Immunohistochemistry of hypothalamus
Immunohistochemistry was performed on tissue sections from the hypothalamus (bregma −3.30 to bregma −4.30, Paxinos and Watson) for glial fibrillary acidic protein (GFAP; an astrocyte specific cell activation indicator), Iba-1 (microglial marker), cleaved caspase-3 (apoptosis), neuronal nuclei staining (Neu N; neuronal marker), and CD31 (endothelial cell marker).

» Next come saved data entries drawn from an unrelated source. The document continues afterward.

$ cat config.mk
export PLATFORM = sky130hd
export DESIGN_NAME = echo_delay_line
export DESIGN_NICKNAME = d
export VERILOG_FILES = /design/src/rtl/echo_delay_line.sv
export SDC_FILE = /design/constraint.sdc
export NUM_CORES = 1
export LEC_CHECK = 0
export ABC_AREA = 1
export CAP_MARGIN = 10
export CELL_PAD_IN_SITES_DETAIL_PLACEMENT = 0
export CELL_PAD_IN_SITES_GLOBAL_PLACEMENT = 1
export CORE_MARGIN = 1
export CORE_UTILIZATION = 38
export DETAILED_ROUTE_END_ITERATION = 12
export GPL_TIMING_DRIVEN = 1
export HOLD_SLACK_MARGIN = 0.06
export PLACE_DENSITY = 0.88
export SLEW_MARGIN = 20
export SYNTH_ARGS = -nofsm -noshare
export SYNTH_HDL_FRONTEND = slang
export SYNTH_SLANG_ARGS = --single-unit
$ cat constraint.sdc
create_clock -name clk -period 7.3 [get_ports clk]
set_clock_uncertainty 0.05 [all_clocks]
set_input_delay 2.19 -clock clk [delete_from_list [all_inputs] [get_ports clk]]
set_output_delay 2.19 -clock clk [all_outputs]
set_load 0.01 [all_outputs]
$ cat src/rtl/echo_delay_line.sv
// echo_delay_line: stereo echo over an external single-port RAM, out = sat(dry + (delayed >>> decay_shift)).
// Define ECHO_FEEDBACK_EN to write the mixed sample back into the RAM (repeating echo); default writes the dry sample.
module echo_delay_line #(
  parameter int W      = 16,
  parameter int ADDR_W = 15
) (
  input  logic                clk,
  input  logic                rst,
  input  logic                in_valid,
  output logic                in_ready,
  input  logic [W-1:0]        left_in,
  input  logic [W-1:0]        right_in,
  input  logic [ADDR_W-1:0]   delay_len,
  input  logic [3:0]          decay_shift,
  output logic                out_valid,
  output logic [W-1:0]        left_out,
  output logic [W-1:0]        right_out,
  output logic [ADDR_W:0]     mem_addr,
  output logic [W-1:0]        mem_wdata,
  input  logic [W-1:0]        mem_rdata,
  output logic                mem_we
);
  localparam logic [2:0] IDLE = 3'd0, RDL = 3'd1, RDR = 3'd2, CAPR = 3'd3,
                         WRL  = 3'd4, WRR = 3'd5, OUTS = 3'd6;

  logic [2:0]               state_q, state_d;
  logic                     in_ready_q, in_ready_d, out_valid_q, out_valid_d;
  logic signed [W-1:0]      dry_l_q, dry_l_d, dry_r_q, dry_r_d;
  logic signed [W-1:0]      d_l_q, d_l_d, d_r_q, d_r_d;
  logic signed [W-1:0]      left_out_q, left_out_d, right_out_q, right_out_d;
  logic [ADDR_W-1:0]        dlen_q, dlen_d, wr_ptr_q, wr_ptr_d, fill_q, fill_d;
  logic [3:0]               shift_q, shift_d;
  logic [ADDR_W:0]          mem_addr_q, mem_addr_d;
  logic [W-1:0]             mem_wdata_q, mem_wdata_d;
  logic                     accept, heard;
  logic [ADDR_W-1:0]        rd_ptr;
  logic signed [W-1:0]      mix_l, mix_r, wb_l, wb_r;

  function automatic logic signed [W-1:0] mix(input logic signed [W-1:0] dry,
                                              input logic signed [W-1:0] d,
                                              input logic en, input logic [3:0] sh);
    logic signed [W-1:0] wet;
    logic signed [W:0]   s;
    wet = d >>> sh;
    if (!en) wet = '0;
    s = dry + wet;
    return (s[W] != s[W-1]) ? {s[W], {(W-1){~s[W]}}} : s[W-1:0];
  endfunction

  assign accept = in_valid & in_ready_q;
  assign rd_ptr = wr_ptr_q - dlen_q;
  // Stale RAM (before this many samples were written since reset) must stay silent.
  assign heard  = (dlen_q != '0) && (fill_q >= dlen_q);
  assign mix_l  = mix(dry_l_q, d_l_q, heard, shift_q);
  assign mix_r  = mix(dry_r_q, d_r_q, heard, shift_q);
`ifdef ECHO_FEEDBACK_EN
  assign wb_l = mix_l;
  assign wb_r = mix_r;
`else
  assign wb_l = dry_l_q;
  assign wb_r = dry_r_q;
`endif

  always_comb begin
    state_d     = (state_q == IDLE) ? (accept ? RDL : IDLE) : (state_q == OUTS) ? IDLE : state_q + 3'd1;
    in_ready_d  = (state_d == IDLE);
    dry_l_d     = accept ? left_in : dry_l_q;
    dry_r_d     = accept ? right_in : dry_r_q;
    dlen_d      = accept ? delay_len : dlen_q;
    shift_d     = accept ? decay_shift : shift_q;
    d_l_d       = (state_q == RDR) ? mem_rdata : d_l_q;
    d_r_d       = (state_q == CAPR) ? mem_rdata : d_r_q;
    out_valid_d = (state_q == OUTS);
    left_out_d  = (state_q == OUTS) ? mix_l : left_out_q;
    right_out_d = (state_q == OUTS) ? mix_r : right_out_q;
    wr_ptr_d    = (state_q == OUTS) ? wr_ptr_q + 1'b1 : wr_ptr_q;
    fill_d      = (state_q == OUTS && fill_q != '1) ? fill_q + 1'b1 : fill_q;
    mem_addr_d  = (state_q == RDL) ? {rd_ptr, 1'b0} :
                  (state_q == RDR) ? {rd_ptr, 1'b1} :
                  (state_q == WRL) ? {wr_ptr_q, 1'b0} :
                  (state_q == WRR) ? {wr_ptr_q, 1'b1} : mem_addr_q;
    mem_wdata_d = (state_q == WRL) ? wb_l : (state_q == WRR) ? wb_r : mem_wdata_q;
  end

  always_ff @(posedge clk or posedge rst)
    if (rst) begin
      state_q     <= IDLE;
      in_ready_q  <= 1'b0;
      out_valid_q <= 1'b0;
      dry_l_q     <= '0;
      dry_r_q     <= '0;
      d_l_q       <= '0;
      d_r_q       <= '0;
      dlen_q      <= '0;
      shift_q     <= '0;
      left_out_q  <= '0;
      right_out_q <= '0;
      wr_ptr_q    <= '0;
      fill_q      <= '0;
      mem_addr_q  <= '0;
      mem_wdata_q <= '0;
    end else begin
      state_q     <= state_d;
      in_ready_q  <= in_ready_d;
      out_valid_q <= out_valid_d;
      dry_l_q     <= dry_l_d;
      dry_r_q     <= dry_r_d;
      d_l_q       <= d_l_d;
      d_r_q       <= d_r_d;
      dlen_q      <= dlen_d;
      shift_q     <= shift_d;
      left_out_q  <= left_out_d;
      right_out_q <= right_out_d;
      wr_ptr_q    <= wr_ptr_d;
      fill_q      <= fill_d;
      mem_addr_q  <= mem_addr_d;
      mem_wdata_q <= mem_wdata_d;
    end

  assign in_ready  = in_ready_q;
  assign out_valid = out_valid_q;
  assign left_out  = left_out_q;
  assign right_out = right_out_q;
  assign mem_addr  = mem_addr_d;
  assign mem_wdata = mem_wdata_d;
  assign mem_we    = (state_q == WRL) || (state_q == WRR);
endmodule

Hypothalamus sections (40 μm) were initially washed with phosphate-buffered saline (PBS), and then blocked with 3% bovine serum albumin (BSA) in PBS for 1 h at room temperature. Tissue sections were then incubated with a primary antibody (anti-GFAP (Invitrogen, Carlsbad, CA), anti-Iba-1 (Biocare Medical, Concord, CA), anti-cleaved caspase-3 (Invitrogen), anti-Neu N (Millipore, Billerica, MA) or anti-CD31 (BD Biosciences, San Jose, CA) at 1:200 overnight at 4°C. After PBS wash, the samples were incubated for 1.5 h with fluorescein isothiocyanate-tagged (FITC)-secondary anti-rat IgG antibodies (1:200; Vector Laboratories, Burlingame, CA) or Alexa flour-555 anti-rabbit IgG antibody (1:200; Cell Signaling, Danvers, MA). After a PBS wash, samples were mounted on slides, air dried, and cover-slipped with prolong antifade gold reagent containing 6-diamidino-2-phenylindole (DAPI; Invitrogen). Sections (five representative sections per stain across hypothalamus) were examined with a Zeiss fluorescence microscope (Carl Zeiss Microscopy, Peabody, MA) at 20×magnification under appropriate filters. Fluorescence intensity of acquired digital images was quantified by ImageJ software (National Institutes of Health, Bethesda, MD).
ELISA for blood serum protein assessment
The protein abundance levels of hormone, pro-inflammatory mediators, and adipokines in serum were determined by using rat ELISA kits for GFAP, adiponectin, C-reactive protein (CRP, Millipore), leptin (Sigma-Aldrich, St. Louis, MO), IL-1β (Alpco, Salem, NH), and ACTH (Phoenix Pharmaceuticals Inc., Burlingame, CA) following the manufacturer's protocols.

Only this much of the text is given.